TASK GOAL: In the listing below, print exactly the lines between the line holding "Slew @ Worst Pin,0.486,ns" and the line holding "routed len/inst,15.1,µm", inclusive, and no more.

DATA PROVIDED:
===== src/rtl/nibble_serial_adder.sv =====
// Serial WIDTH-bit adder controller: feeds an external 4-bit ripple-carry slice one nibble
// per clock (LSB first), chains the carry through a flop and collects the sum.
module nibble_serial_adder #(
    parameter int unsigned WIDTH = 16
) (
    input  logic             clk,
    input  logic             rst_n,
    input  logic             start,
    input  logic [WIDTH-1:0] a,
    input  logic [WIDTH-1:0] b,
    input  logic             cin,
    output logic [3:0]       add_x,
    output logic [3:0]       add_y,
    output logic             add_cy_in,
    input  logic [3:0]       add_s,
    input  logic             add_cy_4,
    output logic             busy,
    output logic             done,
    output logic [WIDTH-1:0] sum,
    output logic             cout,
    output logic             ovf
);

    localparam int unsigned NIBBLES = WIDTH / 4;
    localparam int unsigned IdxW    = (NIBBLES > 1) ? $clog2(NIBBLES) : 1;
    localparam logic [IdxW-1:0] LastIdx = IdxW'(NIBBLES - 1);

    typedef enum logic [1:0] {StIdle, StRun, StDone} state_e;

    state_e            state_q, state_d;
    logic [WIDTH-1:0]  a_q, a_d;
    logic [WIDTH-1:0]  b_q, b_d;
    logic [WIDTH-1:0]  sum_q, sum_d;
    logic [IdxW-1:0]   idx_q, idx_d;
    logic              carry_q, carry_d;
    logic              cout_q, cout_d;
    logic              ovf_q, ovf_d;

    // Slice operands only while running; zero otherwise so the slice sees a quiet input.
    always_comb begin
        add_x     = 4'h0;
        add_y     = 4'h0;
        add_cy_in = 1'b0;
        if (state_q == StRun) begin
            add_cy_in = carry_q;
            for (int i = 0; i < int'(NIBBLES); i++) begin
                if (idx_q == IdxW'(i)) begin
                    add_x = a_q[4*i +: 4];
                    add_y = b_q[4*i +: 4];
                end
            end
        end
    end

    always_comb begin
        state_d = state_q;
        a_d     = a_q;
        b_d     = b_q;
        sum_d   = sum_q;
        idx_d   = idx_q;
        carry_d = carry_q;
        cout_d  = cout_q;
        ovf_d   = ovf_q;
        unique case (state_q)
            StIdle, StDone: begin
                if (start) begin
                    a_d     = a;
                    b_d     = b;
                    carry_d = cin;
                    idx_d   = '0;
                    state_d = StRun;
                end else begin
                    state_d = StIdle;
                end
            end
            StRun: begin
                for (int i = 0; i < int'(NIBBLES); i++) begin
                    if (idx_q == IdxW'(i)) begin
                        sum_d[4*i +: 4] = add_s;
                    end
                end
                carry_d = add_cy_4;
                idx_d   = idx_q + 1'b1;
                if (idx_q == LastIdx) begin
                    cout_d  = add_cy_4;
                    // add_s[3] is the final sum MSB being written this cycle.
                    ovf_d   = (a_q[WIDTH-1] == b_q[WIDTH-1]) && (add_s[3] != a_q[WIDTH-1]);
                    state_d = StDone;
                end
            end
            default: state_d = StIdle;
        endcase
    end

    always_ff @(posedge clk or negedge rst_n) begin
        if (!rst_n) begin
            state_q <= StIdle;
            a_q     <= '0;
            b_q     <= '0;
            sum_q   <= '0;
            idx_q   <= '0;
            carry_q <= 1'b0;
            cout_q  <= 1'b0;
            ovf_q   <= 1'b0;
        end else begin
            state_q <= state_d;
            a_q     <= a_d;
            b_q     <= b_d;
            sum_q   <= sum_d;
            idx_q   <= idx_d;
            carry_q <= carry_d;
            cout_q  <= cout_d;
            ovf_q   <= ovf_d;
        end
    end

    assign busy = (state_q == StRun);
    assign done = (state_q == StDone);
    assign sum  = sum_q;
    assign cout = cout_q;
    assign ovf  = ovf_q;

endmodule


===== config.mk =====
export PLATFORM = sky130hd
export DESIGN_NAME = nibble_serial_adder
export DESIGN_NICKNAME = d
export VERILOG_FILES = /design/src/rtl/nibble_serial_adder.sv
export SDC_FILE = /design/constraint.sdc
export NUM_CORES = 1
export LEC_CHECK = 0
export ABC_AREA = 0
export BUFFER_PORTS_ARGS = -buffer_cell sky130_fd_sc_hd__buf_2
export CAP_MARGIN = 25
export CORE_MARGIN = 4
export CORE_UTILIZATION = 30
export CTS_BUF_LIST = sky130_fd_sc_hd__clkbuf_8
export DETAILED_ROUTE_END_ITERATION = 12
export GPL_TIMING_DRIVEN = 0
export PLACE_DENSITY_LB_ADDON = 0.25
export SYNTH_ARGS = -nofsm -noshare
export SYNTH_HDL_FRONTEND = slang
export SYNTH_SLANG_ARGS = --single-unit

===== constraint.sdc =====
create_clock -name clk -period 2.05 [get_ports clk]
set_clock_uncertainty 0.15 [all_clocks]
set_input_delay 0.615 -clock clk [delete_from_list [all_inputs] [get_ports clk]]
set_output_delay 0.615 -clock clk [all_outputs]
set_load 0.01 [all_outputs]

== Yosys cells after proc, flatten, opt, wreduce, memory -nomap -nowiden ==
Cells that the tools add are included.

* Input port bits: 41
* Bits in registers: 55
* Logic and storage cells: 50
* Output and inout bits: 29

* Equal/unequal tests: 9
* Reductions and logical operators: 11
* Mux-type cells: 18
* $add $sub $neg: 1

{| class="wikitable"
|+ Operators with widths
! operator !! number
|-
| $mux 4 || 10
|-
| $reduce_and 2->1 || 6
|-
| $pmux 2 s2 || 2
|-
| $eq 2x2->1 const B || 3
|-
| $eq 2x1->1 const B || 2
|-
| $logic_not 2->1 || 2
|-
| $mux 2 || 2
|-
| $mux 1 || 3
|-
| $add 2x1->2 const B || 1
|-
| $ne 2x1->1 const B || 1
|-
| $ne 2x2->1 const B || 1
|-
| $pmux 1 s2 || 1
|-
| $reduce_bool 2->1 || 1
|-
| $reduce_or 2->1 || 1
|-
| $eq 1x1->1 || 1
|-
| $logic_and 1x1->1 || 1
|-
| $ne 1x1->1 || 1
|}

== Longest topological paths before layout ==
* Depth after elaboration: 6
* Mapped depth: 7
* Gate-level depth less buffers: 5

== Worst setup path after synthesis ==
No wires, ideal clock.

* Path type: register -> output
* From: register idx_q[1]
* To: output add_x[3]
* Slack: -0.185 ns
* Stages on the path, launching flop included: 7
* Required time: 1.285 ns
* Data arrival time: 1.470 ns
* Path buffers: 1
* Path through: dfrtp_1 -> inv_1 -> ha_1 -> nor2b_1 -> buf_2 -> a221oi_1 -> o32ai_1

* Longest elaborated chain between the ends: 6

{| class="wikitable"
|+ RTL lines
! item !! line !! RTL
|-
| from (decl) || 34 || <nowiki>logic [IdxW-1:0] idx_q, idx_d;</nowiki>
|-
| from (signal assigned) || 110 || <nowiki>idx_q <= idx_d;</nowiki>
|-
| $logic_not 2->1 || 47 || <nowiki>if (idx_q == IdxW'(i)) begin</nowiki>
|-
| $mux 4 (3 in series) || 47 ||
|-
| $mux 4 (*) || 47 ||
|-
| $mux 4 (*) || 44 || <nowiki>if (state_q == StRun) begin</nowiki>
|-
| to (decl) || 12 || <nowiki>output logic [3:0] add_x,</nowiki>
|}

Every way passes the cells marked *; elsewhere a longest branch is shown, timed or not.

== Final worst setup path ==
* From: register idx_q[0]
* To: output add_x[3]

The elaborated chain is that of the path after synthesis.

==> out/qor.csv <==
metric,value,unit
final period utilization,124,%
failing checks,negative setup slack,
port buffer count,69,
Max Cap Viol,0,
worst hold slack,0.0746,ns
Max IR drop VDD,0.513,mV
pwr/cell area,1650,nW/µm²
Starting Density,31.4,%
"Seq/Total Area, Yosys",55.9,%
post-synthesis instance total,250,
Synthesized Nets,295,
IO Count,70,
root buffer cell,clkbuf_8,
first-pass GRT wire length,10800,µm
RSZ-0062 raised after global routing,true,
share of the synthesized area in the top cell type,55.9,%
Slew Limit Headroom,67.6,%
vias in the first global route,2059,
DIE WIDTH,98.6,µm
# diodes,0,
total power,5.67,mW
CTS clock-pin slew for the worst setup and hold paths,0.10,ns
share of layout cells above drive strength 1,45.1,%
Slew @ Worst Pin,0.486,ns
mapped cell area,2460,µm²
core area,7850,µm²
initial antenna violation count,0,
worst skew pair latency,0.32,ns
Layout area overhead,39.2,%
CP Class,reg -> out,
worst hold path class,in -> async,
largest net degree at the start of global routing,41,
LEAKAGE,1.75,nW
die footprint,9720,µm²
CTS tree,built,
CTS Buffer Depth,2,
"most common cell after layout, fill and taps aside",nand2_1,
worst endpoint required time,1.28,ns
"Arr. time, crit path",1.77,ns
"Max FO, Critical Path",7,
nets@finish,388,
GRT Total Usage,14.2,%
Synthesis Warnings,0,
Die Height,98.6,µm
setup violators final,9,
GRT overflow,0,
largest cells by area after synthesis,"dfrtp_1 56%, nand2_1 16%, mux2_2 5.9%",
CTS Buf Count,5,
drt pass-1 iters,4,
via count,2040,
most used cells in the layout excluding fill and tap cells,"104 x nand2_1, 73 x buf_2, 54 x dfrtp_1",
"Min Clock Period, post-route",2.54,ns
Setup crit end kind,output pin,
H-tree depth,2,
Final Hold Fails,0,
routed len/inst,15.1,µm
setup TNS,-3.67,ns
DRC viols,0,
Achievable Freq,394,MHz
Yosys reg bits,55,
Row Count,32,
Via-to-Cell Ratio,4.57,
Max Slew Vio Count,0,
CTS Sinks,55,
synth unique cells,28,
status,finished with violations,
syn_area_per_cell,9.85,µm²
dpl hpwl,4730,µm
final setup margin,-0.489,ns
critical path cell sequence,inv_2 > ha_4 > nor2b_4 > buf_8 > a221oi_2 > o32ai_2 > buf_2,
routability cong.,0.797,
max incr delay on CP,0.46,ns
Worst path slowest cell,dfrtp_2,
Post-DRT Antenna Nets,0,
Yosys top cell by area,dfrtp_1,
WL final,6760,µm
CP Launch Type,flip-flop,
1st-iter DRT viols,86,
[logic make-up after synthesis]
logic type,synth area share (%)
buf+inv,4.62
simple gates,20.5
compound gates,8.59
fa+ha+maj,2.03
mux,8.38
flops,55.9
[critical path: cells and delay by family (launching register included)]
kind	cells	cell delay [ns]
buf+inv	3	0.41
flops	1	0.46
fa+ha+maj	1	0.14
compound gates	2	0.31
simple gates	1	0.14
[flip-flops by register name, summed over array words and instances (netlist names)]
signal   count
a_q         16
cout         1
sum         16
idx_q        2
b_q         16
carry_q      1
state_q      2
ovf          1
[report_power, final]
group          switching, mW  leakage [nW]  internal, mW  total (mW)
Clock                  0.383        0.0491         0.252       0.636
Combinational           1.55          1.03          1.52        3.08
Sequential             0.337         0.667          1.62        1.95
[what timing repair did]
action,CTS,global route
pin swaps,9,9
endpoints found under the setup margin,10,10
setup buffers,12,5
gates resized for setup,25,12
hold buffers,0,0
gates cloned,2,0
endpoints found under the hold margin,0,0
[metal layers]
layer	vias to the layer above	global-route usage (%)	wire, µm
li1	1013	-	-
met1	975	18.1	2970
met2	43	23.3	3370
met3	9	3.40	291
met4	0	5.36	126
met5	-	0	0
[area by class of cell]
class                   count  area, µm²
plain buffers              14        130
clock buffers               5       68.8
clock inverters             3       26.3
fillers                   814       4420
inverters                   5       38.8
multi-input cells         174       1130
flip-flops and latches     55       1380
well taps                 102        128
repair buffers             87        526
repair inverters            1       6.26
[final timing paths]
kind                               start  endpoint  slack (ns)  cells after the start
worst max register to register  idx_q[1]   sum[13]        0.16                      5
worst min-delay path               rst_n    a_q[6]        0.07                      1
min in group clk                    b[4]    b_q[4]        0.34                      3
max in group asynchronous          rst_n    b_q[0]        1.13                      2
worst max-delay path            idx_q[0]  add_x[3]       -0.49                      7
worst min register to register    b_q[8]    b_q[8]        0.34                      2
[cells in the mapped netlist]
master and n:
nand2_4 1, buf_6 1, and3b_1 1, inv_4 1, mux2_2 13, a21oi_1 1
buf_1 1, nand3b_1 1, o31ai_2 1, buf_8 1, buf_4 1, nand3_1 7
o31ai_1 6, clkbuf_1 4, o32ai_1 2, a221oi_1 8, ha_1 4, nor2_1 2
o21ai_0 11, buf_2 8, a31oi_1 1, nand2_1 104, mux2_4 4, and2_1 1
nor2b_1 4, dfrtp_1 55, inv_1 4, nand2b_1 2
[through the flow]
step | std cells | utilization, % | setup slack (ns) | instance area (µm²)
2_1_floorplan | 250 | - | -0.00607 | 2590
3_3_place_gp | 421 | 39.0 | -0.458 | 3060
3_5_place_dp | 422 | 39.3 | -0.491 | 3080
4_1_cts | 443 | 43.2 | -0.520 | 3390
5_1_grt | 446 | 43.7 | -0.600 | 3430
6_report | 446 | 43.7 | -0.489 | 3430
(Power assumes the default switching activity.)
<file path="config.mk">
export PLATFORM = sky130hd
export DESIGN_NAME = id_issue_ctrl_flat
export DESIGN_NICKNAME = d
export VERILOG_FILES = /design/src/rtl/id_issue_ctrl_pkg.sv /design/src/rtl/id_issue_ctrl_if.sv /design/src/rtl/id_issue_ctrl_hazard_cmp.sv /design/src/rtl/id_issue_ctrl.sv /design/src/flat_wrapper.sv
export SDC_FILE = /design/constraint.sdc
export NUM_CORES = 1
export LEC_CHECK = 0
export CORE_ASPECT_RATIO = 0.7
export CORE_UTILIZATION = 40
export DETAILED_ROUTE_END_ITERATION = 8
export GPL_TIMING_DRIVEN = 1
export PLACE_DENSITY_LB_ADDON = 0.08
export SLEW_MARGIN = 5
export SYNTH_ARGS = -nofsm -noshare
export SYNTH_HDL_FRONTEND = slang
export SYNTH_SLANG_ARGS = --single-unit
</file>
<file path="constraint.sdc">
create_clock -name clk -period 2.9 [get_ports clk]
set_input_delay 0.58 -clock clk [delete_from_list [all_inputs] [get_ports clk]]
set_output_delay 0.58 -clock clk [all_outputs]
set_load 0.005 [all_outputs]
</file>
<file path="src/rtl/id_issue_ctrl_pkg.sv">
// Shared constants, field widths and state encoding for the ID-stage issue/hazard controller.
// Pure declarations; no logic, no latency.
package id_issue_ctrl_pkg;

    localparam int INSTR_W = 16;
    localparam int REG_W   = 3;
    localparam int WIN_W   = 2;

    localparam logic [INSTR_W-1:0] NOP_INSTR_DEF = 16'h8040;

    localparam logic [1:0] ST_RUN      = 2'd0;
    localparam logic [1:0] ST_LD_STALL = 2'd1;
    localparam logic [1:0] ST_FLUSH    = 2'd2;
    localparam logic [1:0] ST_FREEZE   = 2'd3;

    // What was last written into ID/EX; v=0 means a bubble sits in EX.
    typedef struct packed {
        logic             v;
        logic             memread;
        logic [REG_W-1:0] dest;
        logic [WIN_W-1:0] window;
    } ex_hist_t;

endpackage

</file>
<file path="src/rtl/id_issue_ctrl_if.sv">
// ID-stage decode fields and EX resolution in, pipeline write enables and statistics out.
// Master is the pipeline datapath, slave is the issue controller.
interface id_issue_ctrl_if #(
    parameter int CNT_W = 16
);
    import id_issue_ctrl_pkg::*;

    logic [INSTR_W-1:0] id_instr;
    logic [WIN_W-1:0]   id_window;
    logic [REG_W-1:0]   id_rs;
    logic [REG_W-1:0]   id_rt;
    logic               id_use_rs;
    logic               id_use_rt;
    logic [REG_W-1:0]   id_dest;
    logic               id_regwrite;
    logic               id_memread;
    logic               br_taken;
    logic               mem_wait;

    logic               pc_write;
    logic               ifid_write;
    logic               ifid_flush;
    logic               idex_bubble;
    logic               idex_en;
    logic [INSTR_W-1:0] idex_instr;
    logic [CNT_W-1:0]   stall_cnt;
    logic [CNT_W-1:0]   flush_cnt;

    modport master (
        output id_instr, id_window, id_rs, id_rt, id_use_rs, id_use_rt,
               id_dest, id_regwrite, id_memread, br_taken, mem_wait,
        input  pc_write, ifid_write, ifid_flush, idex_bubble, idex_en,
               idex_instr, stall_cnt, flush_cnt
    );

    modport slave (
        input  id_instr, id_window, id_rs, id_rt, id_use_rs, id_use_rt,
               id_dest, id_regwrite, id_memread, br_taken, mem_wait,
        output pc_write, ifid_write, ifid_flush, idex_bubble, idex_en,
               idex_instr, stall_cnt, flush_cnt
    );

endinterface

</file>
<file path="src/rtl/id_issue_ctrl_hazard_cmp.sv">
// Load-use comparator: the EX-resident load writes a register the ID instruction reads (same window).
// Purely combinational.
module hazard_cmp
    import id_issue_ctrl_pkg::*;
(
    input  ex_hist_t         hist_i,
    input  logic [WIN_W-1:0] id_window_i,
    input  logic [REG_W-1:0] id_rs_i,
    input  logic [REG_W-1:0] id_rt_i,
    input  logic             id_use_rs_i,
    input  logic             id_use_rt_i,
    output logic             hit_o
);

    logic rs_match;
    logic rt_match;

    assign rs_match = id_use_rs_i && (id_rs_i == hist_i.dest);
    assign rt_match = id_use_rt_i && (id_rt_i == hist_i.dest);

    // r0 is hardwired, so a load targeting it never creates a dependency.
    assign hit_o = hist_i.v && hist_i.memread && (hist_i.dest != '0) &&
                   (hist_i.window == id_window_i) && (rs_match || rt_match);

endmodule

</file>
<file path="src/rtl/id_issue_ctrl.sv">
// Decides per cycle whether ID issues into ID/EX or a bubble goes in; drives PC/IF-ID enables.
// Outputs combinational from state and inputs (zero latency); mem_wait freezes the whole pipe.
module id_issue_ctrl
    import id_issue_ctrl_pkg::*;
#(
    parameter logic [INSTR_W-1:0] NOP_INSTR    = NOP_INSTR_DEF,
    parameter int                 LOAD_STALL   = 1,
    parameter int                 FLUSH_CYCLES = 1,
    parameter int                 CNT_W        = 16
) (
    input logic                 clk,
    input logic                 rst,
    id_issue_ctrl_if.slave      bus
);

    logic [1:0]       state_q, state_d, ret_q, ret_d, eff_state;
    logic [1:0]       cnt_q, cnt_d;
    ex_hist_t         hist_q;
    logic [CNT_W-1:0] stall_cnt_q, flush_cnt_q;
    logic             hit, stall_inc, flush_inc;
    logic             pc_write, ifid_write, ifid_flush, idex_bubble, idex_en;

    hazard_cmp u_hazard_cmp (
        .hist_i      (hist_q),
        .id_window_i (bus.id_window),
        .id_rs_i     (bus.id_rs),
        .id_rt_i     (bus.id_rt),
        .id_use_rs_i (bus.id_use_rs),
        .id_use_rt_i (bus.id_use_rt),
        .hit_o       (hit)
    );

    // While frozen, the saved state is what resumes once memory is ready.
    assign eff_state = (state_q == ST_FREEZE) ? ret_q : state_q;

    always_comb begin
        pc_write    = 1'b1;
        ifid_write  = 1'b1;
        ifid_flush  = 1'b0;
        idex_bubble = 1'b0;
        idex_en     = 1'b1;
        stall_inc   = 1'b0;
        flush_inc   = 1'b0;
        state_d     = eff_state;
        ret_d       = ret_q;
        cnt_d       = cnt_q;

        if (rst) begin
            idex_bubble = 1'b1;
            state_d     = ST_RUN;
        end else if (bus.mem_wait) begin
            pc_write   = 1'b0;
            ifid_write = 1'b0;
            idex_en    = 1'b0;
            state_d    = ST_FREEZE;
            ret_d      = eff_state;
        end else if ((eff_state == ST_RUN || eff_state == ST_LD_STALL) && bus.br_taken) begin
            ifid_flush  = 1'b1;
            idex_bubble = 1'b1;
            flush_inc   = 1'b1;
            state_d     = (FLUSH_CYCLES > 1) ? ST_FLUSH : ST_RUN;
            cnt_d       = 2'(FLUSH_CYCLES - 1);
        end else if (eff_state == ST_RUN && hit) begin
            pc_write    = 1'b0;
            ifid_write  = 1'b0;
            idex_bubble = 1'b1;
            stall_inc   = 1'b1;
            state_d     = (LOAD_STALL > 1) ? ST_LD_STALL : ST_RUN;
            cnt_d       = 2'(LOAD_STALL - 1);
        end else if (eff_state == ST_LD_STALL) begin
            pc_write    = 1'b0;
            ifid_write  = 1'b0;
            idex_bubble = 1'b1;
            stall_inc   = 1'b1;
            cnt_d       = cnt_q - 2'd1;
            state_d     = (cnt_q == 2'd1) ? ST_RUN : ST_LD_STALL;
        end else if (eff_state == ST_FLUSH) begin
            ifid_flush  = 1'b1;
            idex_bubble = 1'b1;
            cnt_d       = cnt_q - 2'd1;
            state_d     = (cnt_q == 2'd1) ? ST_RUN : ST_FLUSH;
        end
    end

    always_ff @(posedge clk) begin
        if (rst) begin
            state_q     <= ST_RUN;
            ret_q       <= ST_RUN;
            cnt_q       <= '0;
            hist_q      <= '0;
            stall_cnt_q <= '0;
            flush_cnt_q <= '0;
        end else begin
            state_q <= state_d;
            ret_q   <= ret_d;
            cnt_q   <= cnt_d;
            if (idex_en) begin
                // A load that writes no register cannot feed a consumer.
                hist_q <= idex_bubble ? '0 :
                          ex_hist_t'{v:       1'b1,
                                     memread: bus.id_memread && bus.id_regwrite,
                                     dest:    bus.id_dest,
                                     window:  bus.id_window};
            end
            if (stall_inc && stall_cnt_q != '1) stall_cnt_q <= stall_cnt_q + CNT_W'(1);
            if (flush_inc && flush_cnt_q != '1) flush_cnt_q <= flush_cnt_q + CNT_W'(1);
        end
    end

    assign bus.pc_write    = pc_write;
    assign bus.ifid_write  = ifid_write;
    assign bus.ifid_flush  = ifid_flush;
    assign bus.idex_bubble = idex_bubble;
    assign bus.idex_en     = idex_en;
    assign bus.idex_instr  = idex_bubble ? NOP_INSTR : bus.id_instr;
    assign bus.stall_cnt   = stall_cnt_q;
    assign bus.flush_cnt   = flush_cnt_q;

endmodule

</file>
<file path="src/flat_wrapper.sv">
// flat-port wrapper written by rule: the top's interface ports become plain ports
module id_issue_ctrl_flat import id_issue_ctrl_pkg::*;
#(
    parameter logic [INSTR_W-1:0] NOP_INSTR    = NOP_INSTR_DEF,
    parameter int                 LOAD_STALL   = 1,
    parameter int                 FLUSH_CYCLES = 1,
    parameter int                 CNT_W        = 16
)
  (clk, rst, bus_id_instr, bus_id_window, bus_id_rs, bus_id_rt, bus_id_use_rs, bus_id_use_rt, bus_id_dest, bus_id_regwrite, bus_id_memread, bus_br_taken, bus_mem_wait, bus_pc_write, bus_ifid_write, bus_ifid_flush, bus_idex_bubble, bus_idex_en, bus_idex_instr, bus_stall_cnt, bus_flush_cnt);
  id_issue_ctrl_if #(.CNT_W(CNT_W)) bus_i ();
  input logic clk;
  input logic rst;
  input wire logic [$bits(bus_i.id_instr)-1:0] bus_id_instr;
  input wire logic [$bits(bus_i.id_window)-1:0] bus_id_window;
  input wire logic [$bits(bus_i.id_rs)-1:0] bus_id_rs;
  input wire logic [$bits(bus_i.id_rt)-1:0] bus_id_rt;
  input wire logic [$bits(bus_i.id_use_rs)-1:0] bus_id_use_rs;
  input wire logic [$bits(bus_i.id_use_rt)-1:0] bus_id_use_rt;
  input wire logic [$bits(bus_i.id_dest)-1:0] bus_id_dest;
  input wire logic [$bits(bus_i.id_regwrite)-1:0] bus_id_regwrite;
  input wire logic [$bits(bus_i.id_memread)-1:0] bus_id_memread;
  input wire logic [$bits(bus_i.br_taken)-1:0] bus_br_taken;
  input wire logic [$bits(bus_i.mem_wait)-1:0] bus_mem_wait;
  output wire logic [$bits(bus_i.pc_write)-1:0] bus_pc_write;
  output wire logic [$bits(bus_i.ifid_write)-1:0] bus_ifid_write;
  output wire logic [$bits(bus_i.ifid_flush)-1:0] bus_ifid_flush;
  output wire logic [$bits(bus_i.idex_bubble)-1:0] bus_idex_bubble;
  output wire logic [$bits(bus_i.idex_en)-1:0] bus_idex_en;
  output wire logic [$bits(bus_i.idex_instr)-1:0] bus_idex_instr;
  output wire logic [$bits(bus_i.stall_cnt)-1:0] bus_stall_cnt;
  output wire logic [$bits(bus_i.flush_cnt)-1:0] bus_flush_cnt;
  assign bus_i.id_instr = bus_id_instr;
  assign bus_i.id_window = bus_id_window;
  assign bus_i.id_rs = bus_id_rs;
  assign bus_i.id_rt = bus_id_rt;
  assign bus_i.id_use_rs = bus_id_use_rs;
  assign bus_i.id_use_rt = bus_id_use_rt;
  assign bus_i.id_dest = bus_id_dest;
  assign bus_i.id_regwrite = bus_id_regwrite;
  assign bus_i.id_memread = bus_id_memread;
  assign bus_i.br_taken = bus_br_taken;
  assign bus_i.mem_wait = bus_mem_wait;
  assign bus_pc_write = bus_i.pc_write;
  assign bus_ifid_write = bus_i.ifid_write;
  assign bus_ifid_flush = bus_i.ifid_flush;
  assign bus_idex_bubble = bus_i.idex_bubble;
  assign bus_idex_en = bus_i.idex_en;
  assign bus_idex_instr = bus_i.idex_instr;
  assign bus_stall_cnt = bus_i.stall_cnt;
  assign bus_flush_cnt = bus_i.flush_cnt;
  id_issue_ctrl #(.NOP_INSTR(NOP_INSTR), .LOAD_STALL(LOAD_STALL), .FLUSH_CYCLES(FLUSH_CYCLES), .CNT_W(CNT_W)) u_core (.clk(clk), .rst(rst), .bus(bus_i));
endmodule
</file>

ANSWER FOR THE TASK:
Slew @ Worst Pin,0.486,ns
mapped cell area,2460,µm²
core area,7850,µm²
initial antenna violation count,0,
worst skew pair latency,0.32,ns
Layout area overhead,39.2,%
CP Class,reg -> out,
worst hold path class,in -> async,
largest net degree at the start of global routing,41,
LEAKAGE,1.75,nW
die footprint,9720,µm²
CTS tree,built,
CTS Buffer Depth,2,
"most common cell after layout, fill and taps aside",nand2_1,
worst endpoint required time,1.28,ns
"Arr. time, crit path",1.77,ns
"Max FO, Critical Path",7,
nets@finish,388,
GRT Total Usage,14.2,%
Synthesis Warnings,0,
Die Height,98.6,µm
setup violators final,9,
GRT overflow,0,
largest cells by area after synthesis,"dfrtp_1 56%, nand2_1 16%, mux2_2 5.9%",
CTS Buf Count,5,
drt pass-1 iters,4,
via count,2040,
most used cells in the layout excluding fill and tap cells,"104 x nand2_1, 73 x buf_2, 54 x dfrtp_1",
"Min Clock Period, post-route",2.54,ns
Setup crit end kind,output pin,
H-tree depth,2,
Final Hold Fails,0,
routed len/inst,15.1,µm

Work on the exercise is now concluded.